Pull every line that includes the word "single" from the data.

Collected data
=== Begin Enclosure ===
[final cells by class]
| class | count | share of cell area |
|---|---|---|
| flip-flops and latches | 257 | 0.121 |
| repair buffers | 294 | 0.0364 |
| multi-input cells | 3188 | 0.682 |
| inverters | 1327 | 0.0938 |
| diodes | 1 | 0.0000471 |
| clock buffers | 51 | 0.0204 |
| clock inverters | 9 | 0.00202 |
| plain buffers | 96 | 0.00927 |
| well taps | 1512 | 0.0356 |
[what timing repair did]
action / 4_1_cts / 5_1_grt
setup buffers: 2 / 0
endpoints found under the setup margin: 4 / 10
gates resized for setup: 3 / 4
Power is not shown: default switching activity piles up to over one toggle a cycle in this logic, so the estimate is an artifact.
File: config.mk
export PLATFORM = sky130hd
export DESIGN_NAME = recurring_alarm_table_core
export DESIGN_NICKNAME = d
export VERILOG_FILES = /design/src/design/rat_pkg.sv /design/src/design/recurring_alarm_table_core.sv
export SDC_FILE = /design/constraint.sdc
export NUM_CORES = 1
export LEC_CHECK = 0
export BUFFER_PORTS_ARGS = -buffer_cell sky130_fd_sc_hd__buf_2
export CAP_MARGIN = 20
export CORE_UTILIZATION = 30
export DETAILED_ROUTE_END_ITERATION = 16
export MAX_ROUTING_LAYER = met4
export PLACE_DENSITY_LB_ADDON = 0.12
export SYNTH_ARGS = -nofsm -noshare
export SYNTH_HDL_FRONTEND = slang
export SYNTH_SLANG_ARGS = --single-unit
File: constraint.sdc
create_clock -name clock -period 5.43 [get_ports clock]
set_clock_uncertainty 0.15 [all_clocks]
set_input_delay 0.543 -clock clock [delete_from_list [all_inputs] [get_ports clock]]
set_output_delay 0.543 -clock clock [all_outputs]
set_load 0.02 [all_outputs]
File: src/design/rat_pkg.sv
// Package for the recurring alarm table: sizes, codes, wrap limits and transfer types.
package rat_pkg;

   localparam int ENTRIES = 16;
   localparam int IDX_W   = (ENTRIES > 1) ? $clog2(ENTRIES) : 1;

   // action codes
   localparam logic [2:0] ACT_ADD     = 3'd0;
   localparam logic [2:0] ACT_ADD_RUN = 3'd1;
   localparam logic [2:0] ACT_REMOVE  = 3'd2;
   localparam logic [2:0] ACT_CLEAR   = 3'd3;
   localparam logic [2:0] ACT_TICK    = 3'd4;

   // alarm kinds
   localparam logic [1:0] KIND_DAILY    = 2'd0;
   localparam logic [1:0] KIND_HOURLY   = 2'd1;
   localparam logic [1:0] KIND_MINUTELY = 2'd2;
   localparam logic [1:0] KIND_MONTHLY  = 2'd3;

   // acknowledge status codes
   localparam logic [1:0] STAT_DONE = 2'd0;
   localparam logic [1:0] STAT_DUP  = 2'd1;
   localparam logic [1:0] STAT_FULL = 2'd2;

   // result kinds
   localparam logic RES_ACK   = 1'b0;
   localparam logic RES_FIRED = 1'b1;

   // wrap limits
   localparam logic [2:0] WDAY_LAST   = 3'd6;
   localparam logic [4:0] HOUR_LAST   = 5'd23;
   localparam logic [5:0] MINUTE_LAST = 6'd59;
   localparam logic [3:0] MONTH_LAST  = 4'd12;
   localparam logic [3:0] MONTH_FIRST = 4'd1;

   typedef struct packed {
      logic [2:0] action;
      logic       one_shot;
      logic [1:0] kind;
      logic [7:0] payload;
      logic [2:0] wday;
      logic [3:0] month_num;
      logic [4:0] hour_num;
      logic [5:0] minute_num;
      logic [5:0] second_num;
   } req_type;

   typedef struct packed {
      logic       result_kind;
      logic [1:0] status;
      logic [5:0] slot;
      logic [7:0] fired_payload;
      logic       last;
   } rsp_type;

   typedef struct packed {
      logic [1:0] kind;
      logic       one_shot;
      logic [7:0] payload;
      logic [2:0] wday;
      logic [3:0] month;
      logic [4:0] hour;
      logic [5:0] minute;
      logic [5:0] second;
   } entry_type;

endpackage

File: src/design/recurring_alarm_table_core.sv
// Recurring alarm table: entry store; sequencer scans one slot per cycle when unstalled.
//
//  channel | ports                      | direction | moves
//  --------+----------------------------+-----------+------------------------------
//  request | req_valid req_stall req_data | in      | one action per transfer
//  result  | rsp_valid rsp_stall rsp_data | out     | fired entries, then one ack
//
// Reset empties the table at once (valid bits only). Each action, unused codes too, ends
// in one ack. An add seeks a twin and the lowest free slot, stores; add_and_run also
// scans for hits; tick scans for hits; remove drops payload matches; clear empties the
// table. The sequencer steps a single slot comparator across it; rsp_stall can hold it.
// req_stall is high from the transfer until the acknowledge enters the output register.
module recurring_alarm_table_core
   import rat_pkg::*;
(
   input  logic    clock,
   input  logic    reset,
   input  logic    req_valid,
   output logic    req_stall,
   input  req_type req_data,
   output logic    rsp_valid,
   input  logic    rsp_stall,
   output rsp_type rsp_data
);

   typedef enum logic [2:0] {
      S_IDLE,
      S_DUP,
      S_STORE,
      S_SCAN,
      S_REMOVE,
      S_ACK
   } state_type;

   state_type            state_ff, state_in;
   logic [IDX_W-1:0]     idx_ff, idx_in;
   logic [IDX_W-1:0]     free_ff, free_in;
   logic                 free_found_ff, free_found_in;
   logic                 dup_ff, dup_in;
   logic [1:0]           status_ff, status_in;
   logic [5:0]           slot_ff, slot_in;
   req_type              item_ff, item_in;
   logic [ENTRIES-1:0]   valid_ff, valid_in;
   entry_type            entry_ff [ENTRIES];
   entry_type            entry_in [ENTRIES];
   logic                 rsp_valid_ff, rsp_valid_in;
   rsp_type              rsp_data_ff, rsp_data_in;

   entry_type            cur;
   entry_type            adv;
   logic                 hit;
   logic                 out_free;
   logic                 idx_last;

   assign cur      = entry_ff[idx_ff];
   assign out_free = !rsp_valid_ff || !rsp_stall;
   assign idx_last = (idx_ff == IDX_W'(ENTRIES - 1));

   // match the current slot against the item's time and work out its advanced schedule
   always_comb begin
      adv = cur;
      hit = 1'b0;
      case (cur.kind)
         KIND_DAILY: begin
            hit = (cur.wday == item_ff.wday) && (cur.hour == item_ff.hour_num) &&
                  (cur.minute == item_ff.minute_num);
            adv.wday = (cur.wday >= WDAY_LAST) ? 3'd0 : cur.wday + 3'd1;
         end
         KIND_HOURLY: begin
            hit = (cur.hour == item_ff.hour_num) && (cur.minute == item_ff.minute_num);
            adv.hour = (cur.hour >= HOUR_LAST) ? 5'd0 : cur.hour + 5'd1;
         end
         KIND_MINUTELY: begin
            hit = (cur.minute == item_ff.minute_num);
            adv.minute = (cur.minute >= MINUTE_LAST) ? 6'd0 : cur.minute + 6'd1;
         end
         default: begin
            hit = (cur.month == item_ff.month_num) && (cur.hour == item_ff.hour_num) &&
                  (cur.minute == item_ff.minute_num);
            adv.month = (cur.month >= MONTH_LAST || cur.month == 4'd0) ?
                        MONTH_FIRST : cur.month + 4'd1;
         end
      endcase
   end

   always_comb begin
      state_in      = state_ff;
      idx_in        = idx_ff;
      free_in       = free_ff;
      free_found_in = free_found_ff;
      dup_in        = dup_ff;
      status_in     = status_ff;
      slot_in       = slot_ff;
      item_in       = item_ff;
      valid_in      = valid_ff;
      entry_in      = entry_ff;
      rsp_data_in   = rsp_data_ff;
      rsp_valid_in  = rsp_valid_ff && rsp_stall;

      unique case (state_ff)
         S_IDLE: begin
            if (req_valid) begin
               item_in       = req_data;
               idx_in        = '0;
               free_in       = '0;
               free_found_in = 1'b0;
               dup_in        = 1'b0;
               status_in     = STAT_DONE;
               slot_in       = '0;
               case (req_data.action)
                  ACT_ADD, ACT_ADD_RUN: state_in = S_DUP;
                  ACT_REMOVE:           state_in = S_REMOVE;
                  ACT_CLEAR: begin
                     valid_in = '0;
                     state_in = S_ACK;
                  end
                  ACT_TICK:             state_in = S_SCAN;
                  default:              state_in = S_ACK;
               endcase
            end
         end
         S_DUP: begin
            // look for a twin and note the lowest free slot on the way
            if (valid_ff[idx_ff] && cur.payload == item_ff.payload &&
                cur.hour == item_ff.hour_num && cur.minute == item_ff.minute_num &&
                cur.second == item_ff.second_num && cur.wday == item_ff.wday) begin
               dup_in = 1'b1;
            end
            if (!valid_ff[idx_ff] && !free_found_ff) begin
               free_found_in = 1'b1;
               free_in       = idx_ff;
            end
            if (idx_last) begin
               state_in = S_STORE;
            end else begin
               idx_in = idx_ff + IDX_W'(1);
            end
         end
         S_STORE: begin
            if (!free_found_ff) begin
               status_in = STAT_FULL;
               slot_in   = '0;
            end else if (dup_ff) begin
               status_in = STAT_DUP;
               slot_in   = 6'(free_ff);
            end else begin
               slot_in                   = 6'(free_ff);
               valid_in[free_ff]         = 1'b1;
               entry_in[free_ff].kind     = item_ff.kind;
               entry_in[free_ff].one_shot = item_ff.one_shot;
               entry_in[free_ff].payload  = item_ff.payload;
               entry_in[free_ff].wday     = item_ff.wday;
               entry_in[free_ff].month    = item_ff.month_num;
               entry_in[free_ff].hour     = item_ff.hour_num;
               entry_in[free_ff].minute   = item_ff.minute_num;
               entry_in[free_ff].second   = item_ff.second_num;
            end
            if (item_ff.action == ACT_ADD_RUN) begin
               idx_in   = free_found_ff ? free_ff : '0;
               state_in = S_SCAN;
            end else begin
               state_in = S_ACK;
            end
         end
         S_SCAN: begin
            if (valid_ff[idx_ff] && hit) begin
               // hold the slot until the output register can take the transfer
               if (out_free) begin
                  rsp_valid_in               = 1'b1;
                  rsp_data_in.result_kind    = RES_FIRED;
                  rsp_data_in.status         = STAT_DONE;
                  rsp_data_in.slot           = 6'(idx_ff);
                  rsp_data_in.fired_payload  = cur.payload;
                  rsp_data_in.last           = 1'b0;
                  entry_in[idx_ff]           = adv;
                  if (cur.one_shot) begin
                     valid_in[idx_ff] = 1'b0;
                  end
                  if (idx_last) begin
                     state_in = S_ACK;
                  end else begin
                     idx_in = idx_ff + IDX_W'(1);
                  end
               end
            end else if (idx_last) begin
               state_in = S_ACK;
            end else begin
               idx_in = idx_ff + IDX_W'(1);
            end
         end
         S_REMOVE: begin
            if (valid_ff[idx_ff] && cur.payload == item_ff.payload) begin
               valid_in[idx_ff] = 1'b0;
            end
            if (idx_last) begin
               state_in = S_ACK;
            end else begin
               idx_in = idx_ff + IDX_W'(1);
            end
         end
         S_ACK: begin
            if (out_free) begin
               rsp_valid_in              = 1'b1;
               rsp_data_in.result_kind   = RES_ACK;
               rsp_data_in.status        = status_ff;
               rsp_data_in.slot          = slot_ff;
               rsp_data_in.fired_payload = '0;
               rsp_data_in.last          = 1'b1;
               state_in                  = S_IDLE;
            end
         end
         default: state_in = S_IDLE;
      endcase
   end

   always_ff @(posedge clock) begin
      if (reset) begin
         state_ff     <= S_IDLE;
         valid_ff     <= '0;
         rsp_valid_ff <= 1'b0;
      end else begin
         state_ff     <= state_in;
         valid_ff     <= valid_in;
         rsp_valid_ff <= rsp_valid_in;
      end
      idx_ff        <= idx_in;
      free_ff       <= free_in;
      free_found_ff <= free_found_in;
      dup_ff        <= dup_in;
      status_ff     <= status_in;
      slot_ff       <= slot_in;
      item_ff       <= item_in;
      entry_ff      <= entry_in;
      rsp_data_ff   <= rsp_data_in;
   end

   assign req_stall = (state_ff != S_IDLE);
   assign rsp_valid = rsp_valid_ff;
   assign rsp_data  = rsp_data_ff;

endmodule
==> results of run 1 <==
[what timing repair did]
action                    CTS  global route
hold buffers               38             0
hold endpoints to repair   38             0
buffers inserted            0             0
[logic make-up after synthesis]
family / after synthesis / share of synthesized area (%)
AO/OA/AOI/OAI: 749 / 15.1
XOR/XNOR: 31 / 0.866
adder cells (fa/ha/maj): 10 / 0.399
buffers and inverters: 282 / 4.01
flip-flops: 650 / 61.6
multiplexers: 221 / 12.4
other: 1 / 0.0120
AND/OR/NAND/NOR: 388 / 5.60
=== End Enclosure ===
▶ _WRITTEN ANSWER_:
export SYNTH_SLANG_ARGS = --single-unit
// table. The sequencer steps a single slot comparator across it; rsp_stall can hold it.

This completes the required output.